#### What needs to be done
Scan the records below for the line containing "Yosys cell counts" and the line containing "0.0108 | 0.669 |". Copy both, plus every line between, exactly.

#### Provided data
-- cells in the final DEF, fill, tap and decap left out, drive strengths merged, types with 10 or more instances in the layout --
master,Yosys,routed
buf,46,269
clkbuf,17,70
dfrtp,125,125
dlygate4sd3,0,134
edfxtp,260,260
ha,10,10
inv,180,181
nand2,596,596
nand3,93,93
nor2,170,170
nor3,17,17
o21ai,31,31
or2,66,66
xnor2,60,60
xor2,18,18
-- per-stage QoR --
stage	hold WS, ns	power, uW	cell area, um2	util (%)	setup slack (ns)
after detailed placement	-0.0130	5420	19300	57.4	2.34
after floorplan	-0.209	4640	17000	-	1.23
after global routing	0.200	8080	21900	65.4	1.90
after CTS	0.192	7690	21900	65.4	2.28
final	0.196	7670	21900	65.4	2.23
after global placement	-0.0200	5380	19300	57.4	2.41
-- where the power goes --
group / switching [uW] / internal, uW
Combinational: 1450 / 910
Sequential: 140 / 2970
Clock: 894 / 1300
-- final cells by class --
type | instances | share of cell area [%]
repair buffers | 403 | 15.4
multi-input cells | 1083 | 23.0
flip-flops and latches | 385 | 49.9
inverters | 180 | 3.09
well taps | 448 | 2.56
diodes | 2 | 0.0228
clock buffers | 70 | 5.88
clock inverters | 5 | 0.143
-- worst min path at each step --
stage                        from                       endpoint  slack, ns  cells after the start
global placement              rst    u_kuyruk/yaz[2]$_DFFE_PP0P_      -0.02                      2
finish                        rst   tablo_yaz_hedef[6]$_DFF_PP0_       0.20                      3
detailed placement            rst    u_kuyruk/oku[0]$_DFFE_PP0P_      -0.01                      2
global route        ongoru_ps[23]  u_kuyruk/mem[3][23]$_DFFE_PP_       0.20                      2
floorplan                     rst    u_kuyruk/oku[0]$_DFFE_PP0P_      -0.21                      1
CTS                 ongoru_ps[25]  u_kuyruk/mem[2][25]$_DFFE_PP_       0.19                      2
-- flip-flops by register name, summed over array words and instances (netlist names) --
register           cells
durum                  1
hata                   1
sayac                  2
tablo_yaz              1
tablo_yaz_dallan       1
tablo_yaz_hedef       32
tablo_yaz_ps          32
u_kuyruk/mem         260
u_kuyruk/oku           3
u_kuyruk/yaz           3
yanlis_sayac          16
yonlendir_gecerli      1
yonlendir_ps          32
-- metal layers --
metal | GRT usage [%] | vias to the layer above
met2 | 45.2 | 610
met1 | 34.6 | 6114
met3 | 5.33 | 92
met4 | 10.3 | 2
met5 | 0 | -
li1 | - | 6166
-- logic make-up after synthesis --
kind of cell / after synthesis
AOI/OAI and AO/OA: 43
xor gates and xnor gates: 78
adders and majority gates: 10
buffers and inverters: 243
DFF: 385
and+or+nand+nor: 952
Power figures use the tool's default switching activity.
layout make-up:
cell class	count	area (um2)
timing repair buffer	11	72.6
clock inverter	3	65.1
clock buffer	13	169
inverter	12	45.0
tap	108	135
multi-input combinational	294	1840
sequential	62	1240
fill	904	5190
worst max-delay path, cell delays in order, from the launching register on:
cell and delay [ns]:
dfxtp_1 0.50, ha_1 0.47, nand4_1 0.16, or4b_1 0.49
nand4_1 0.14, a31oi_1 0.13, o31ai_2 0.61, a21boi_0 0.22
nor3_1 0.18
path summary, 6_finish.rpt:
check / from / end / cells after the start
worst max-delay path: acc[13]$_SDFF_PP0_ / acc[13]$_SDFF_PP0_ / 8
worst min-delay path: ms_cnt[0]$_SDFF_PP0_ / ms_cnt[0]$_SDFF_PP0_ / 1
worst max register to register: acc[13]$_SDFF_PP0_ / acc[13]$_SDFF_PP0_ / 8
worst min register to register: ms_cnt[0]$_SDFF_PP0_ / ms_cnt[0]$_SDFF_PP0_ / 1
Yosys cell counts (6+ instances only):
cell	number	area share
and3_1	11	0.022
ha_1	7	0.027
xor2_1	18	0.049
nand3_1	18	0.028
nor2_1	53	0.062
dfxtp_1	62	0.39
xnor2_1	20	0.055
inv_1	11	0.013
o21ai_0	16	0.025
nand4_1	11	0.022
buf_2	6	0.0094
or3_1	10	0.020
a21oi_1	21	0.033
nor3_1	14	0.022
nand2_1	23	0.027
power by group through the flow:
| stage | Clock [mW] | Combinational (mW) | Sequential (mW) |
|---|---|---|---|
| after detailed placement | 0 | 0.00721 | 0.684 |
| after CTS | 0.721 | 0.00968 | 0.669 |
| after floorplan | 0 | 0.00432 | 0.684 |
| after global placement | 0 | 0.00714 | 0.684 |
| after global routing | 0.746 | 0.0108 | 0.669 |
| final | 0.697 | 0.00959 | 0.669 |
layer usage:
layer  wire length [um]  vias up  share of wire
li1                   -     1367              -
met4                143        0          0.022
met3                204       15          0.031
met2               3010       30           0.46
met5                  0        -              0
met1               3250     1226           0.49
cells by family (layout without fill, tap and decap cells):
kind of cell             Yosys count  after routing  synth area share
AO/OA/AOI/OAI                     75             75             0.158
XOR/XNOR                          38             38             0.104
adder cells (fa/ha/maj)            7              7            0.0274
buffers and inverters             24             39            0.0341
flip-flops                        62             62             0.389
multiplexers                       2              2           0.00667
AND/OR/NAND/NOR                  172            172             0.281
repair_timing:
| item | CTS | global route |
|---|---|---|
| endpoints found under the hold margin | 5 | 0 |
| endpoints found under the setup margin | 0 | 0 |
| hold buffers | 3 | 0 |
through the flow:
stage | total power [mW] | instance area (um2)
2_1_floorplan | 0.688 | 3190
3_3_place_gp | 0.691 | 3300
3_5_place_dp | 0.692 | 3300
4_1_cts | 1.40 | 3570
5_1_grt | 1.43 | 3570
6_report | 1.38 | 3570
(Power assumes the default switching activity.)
## src/rtl/pll_reset_sequencer.sv

```systemverilog
// PLL reset sequencer: synchronizes lock, qualifies it for STABLE_CYCLES, holds
// downstream reset for HOLD_CYCLES more, then releases; counts lock losses in RUN.
module pll_reset_sequencer #(
  parameter int SYNC_STAGES   = 2,
  parameter int STABLE_CYCLES = 1024,
  parameter int HOLD_CYCLES   = 16,
  parameter int CNT_W         = 8
) (
  input  logic             clk,
  input  logic             rst,
  input  logic             locked,
  input  logic             sw_reset_req,
  output logic             sys_reset,
  output logic             ready,
  output logic [1:0]       state,
  output logic             lock_loss,
  output logic [CNT_W-1:0] lock_loss_count
);

  typedef enum logic [1:0] {
    WAIT_LOCK = 2'd0,
    STABILIZE = 2'd1,
    HOLD      = 2'd2,
    RUN       = 2'd3
  } state_t;

  localparam int MAX_CYC = (STABLE_CYCLES > HOLD_CYCLES) ? STABLE_CYCLES : HOLD_CYCLES;
  localparam int CTR_W   = (MAX_CYC > 1) ? $clog2(MAX_CYC) : 1;
  localparam logic [CTR_W-1:0] STABLE_LAST = CTR_W'(STABLE_CYCLES - 1);
  localparam logic [CTR_W-1:0] HOLD_LAST   = CTR_W'(HOLD_CYCLES - 1);

  logic [SYNC_STAGES-1:0] sync_q;
  logic                   locked_s;
  state_t                 state_q, state_d;
  logic [CTR_W-1:0]       cnt_q, cnt_d;
  logic                   ready_d;
  logic                   lock_loss_d;
  logic [CNT_W-1:0]       count_d;

  always_ff @(posedge clk or posedge rst) begin
    if (rst) sync_q <= '0;
    else     sync_q <= {sync_q[SYNC_STAGES-2:0], locked};
  end

  assign locked_s = sync_q[SYNC_STAGES-1];

  // Loss of lock is tested first in every state, so it beats a same-cycle software request.
  always_comb begin
    state_d     = state_q;
    cnt_d       = cnt_q;
    lock_loss_d = 1'b0;
    count_d     = lock_loss_count;
    case (state_q)
      WAIT_LOCK: begin
        cnt_d = '0;
        if (locked_s) state_d = STABILIZE;
      end
      STABILIZE: begin
        if (!locked_s) begin
          state_d = WAIT_LOCK;
          cnt_d   = '0;
        end else if (cnt_q == STABLE_LAST) begin
          state_d = HOLD;
          cnt_d   = '0;
        end else begin
          cnt_d = cnt_q + 1'b1;
        end
      end
      HOLD: begin
        if (!locked_s) begin
          state_d = WAIT_LOCK;
          cnt_d   = '0;
        end else if (cnt_q == HOLD_LAST) begin
          state_d = RUN;
          cnt_d   = '0;
        end else begin
          cnt_d = cnt_q + 1'b1;
        end
      end
      RUN: begin
        if (!locked_s) begin
          state_d     = WAIT_LOCK;
          cnt_d       = '0;
          lock_loss_d = 1'b1;
          if (lock_loss_count != {CNT_W{1'b1}}) count_d = lock_loss_count + 1'b1;
        end else if (sw_reset_req) begin
          state_d = HOLD;
          cnt_d   = '0;
        end
      end
      default: begin
        state_d = WAIT_LOCK;
        cnt_d   = '0;
      end
    endcase
    ready_d = (state_d == RUN);
  end

  // ready/sys_reset are registered from the next state so they switch on the same edge as state.
  always_ff @(posedge clk or posedge rst) begin
    if (rst) begin
      state_q         <= WAIT_LOCK;
      cnt_q           <= '0;
      ready           <= 1'b0;
      sys_reset       <= 1'b1;
      lock_loss       <= 1'b0;
      lock_loss_count <= '0;
    end else begin
      state_q         <= state_d;
      cnt_q           <= cnt_d;
      ready           <= ready_d;
      sys_reset       <= ~ready_d;
      lock_loss       <= lock_loss_d;
      lock_loss_count <= count_d;
    end
  end

  assign state = state_q;

endmodule

```
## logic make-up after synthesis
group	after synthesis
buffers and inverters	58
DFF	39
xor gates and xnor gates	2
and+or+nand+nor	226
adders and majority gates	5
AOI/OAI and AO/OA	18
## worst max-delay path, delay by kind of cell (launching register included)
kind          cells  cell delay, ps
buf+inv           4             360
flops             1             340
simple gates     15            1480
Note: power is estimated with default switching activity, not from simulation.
$ cat config.mk
export PLATFORM = sky130hd
export DESIGN_NAME = mem_controller
export DESIGN_NICKNAME = d
export VERILOG_FILES = /design/src/rtl/mem_controller.sv
export SDC_FILE = /design/constraint.sdc
export NUM_CORES = 1
export LEC_CHECK = 0
export ABC_CLOCK_PERIOD_IN_PS = 3270
export BUFFER_PORTS_ARGS = -buffer_cell sky130_fd_sc_hd__buf_2
export CAP_MARGIN = 20
export CORE_AREA = 2 2 246 248
export DETAILED_ROUTE_END_ITERATION = 10
export DIE_AREA = 0 0 248 250
export PLACE_DENSITY = 0.43
export SETUP_SLACK_MARGIN = 0.5
export SLEW_MARGIN = 25
export SYNTH_ARGS = -nofsm -noshare
export SYNTH_HDL_FRONTEND = slang
export SYNTH_SLANG_ARGS = --single-unit
export TNS_END_PERCENT = 1
$ cat constraint.sdc
create_clock -name clkIn -period 3.27 [get_ports clkIn]
set_input_delay 0.4905 -clock clkIn [delete_from_list [all_inputs] [get_ports clkIn]]
set_output_delay 0.4905 -clock clkIn [all_outputs]
set_load 0.1 [all_outputs]
$ cat src/rtl/mem_controller.sv
// rtl/mem_controller.sv - byte-wide RAM/IO port sequencer for ICache/DCache line bursts and IO transfers (option macro: MEM_CTRL_ROUND_ROBIN_EN)
module mem_controller #(
  parameter  int BLOCK_WIDTH = 4,
  localparam int BLOCK_SIZE  = 2 ** BLOCK_WIDTH
) (
  input  logic                      clkIn,
  input  logic                      resetIn,
  input  logic                      clearIn,
  input  logic                      iMiss,
  input  logic [31:BLOCK_WIDTH]     iMissAddr,
  output logic                      iDataValid,
  output logic [BLOCK_SIZE*8-1:0]   iDataOut,
  input  logic                      dMiss,
  input  logic                      dReadWrite,
  input  logic [31:BLOCK_WIDTH]     dMissAddr,
  input  logic [BLOCK_SIZE*8-1:0]   dWriteData,
  output logic                      memDataValid,
  output logic [31:BLOCK_WIDTH]     memAddr,
  output logic [BLOCK_SIZE*8-1:0]   memDataOut,
  output logic                      acceptWrite,
  input  logic                      ioValid,
  input  logic                      ioReadWrite,
  input  logic [1:0]                ioType,
  input  logic [31:0]               ioAddr,
  input  logic [31:0]               ioData,
  output logic                      mutableMemInValid,
  output logic [31:0]               mutableMemDataOut,
  output logic                      mutableWriteSuc,
  input  logic [7:0]                memIn,
  output logic [7:0]                memOut,
  output logic [31:0]               memA,
  output logic                      memWr,
  input  logic                      ioBufferFull
);

  localparam int LINE_BITS = BLOCK_SIZE * 8;
  localparam int CW        = BLOCK_WIDTH + 1;

  typedef enum logic [2:0] {
    S_IDLE, S_IREAD, S_DREAD, S_DWRITE, S_IOREAD, S_IOWRITE, S_DONE
  } state_t;

  state_t               r_state;
  state_t               r_kind;
  logic [CW-1:0]        r_cnt;
  logic [CW-1:0]        r_len;
  logic [31:0]          r_base;
  logic [LINE_BITS-1:0] r_buf;
`ifdef MEM_CTRL_ROUND_ROBIN_EN
  logic                 r_rr_ifirst;
`endif

  logic                   w_dw_req;
  logic                   w_dr_req;
  logic                   w_grant_d;
  logic                   w_grant_i;
  logic [CW-1:0]          w_io_len;
  logic [BLOCK_WIDTH-1:0] w_cap_idx;
  logic                   w_wr_go;
  logic                   w_done;

  assign w_dw_req  = dMiss && !dReadWrite;
  assign w_dr_req  = dMiss && dReadWrite;
  // Byte captured this cycle is the one addressed in the previous cycle.
  assign w_cap_idx = r_cnt[BLOCK_WIDTH-1:0] - BLOCK_WIDTH'(1);
  // Only the IO write path may be stalled by the downstream write buffer.
  assign w_wr_go   = !(r_state == S_IOWRITE && ioBufferFull);
  assign w_done    = (r_state == S_DONE);

  // Transfer length for IO accesses; an undefined size code moves one byte.
  always_comb begin
    w_io_len = CW'(1);
    case (ioType)
      2'b10:   w_io_len = CW'(2);
      2'b11:   w_io_len = CW'(4);
      default: w_io_len = CW'(1);
    endcase
  end

  // Choose between a DCache line read and an ICache line read.
  always_comb begin
`ifdef MEM_CTRL_ROUND_ROBIN_EN
    w_grant_i = iMiss && (!w_dr_req || r_rr_ifirst);
    w_grant_d = w_dr_req && !w_grant_i;
`else
    w_grant_d = w_dr_req;
    w_grant_i = iMiss && !w_dr_req;
`endif
  end

  // Main sequencer: arbitration, byte counting, read capture and completion.
  always_ff @(posedge clkIn or negedge resetIn) begin
    if (!resetIn) begin
      r_state <= S_IDLE;
      r_kind  <= S_IDLE;
      r_cnt   <= '0;
      r_len   <= '0;
      r_base  <= '0;
      r_buf   <= '0;
`ifdef MEM_CTRL_ROUND_ROBIN_EN
      r_rr_ifirst <= 1'b1;
`endif
    end else begin
      case (r_state)
        S_IDLE: begin
          r_cnt <= '0;
          if (w_dw_req) begin
            r_state <= S_DWRITE;
            r_kind  <= S_DWRITE;
            r_base  <= {dMissAddr, {BLOCK_WIDTH{1'b0}}};
            r_len   <= CW'(BLOCK_SIZE);
            r_buf   <= dWriteData;
          end else if (ioValid) begin
            r_base <= ioAddr;
            r_len  <= w_io_len;
            if (ioReadWrite) begin
              r_state <= S_IOREAD;
              r_kind  <= S_IOREAD;
              r_buf   <= '0;
            end else begin
              r_state <= S_IOWRITE;
              r_kind  <= S_IOWRITE;
              r_buf   <= {{(LINE_BITS-32){1'b0}}, ioData};
            end
          end else if (w_grant_d) begin
            r_state <= S_DREAD;
            r_kind  <= S_DREAD;
            r_base  <= {dMissAddr, {BLOCK_WIDTH{1'b0}}};
            r_len   <= CW'(BLOCK_SIZE);
            r_buf   <= '0;
          end else if (w_grant_i) begin
            r_state <= S_IREAD;
            r_kind  <= S_IREAD;
            r_base  <= {iMissAddr, {BLOCK_WIDTH{1'b0}}};
            r_len   <= CW'(BLOCK_SIZE);
            r_buf   <= '0;
          end
`ifdef MEM_CTRL_ROUND_ROBIN_EN
          if (!w_dw_req && !ioValid && w_dr_req && iMiss) begin
            r_rr_ifirst <= !r_rr_ifirst;
          end
`endif
        end
        S_IREAD, S_DREAD, S_IOREAD: begin
          if (clearIn) begin
            r_state <= S_IDLE;
          end else begin
            if (r_cnt != '0) begin
              r_buf[{w_cap_idx, 3'b000} +: 8] <= memIn;
            end
            if (r_cnt == r_len) begin
              r_state <= S_DONE;
            end else begin
              r_cnt <= r_cnt + CW'(1);
            end
          end
        end
        S_DWRITE, S_IOWRITE: begin
          if (w_wr_go) begin
            if (r_cnt == r_len - CW'(1)) begin
              r_state <= S_DONE;
            end else begin
              r_cnt <= r_cnt + CW'(1);
            end
          end
        end
        S_DONE:  r_state <= S_IDLE;
        default: r_state <= S_IDLE;
      endcase
    end
  end

  // Memory pin drive: idle and completion cycles keep the port quiet.
  always_comb begin
    memA   = 32'd0;
    memWr  = 1'b0;
    memOut = 8'd0;
    case (r_state)
      S_IREAD, S_DREAD, S_IOREAD: begin
        memA = r_base + 32'(r_cnt);
      end
      S_DWRITE, S_IOWRITE: begin
        memA   = r_base + 32'(r_cnt);
        memWr  = w_wr_go;
        memOut = r_buf[{r_cnt[BLOCK_WIDTH-1:0], 3'b000} +: 8];
      end
      default: begin
        memA   = 32'd0;
        memWr  = 1'b0;
        memOut = 8'd0;
      end
    endcase
  end

  // A flush in the completion cycle of a read suppresses its pulse.
  assign iDataValid        = w_done && (r_kind == S_IREAD)   && !clearIn;
  assign memDataValid      = w_done && (r_kind == S_DREAD)   && !clearIn;
  assign mutableMemInValid = w_done && (r_kind == S_IOREAD)  && !clearIn;
  assign acceptWrite       = w_done && (r_kind == S_DWRITE);
  assign mutableWriteSuc   = w_done && (r_kind == S_IOWRITE);

  assign iDataOut          = r_buf;
  assign memDataOut        = r_buf;
  assign mutableMemDataOut = r_buf[31:0];
  assign memAddr           = r_base[31:BLOCK_WIDTH];

endmodule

#### Exercise answer
Yosys cell counts (6+ instances only):
cell	number	area share
and3_1	11	0.022
ha_1	7	0.027
xor2_1	18	0.049
nand3_1	18	0.028
nor2_1	53	0.062
dfxtp_1	62	0.39
xnor2_1	20	0.055
inv_1	11	0.013
o21ai_0	16	0.025
nand4_1	11	0.022
buf_2	6	0.0094
or3_1	10	0.020
a21oi_1	21	0.033
nor3_1	14	0.022
nand2_1	23	0.027
power by group through the flow:
| stage | Clock [mW] | Combinational (mW) | Sequential (mW) |
|---|---|---|---|
| after detailed placement | 0 | 0.00721 | 0.684 |
| after CTS | 0.721 | 0.00968 | 0.669 |
| after floorplan | 0 | 0.00432 | 0.684 |
| after global placement | 0 | 0.00714 | 0.684 |
| after global routing | 0.746 | 0.0108 | 0.669 |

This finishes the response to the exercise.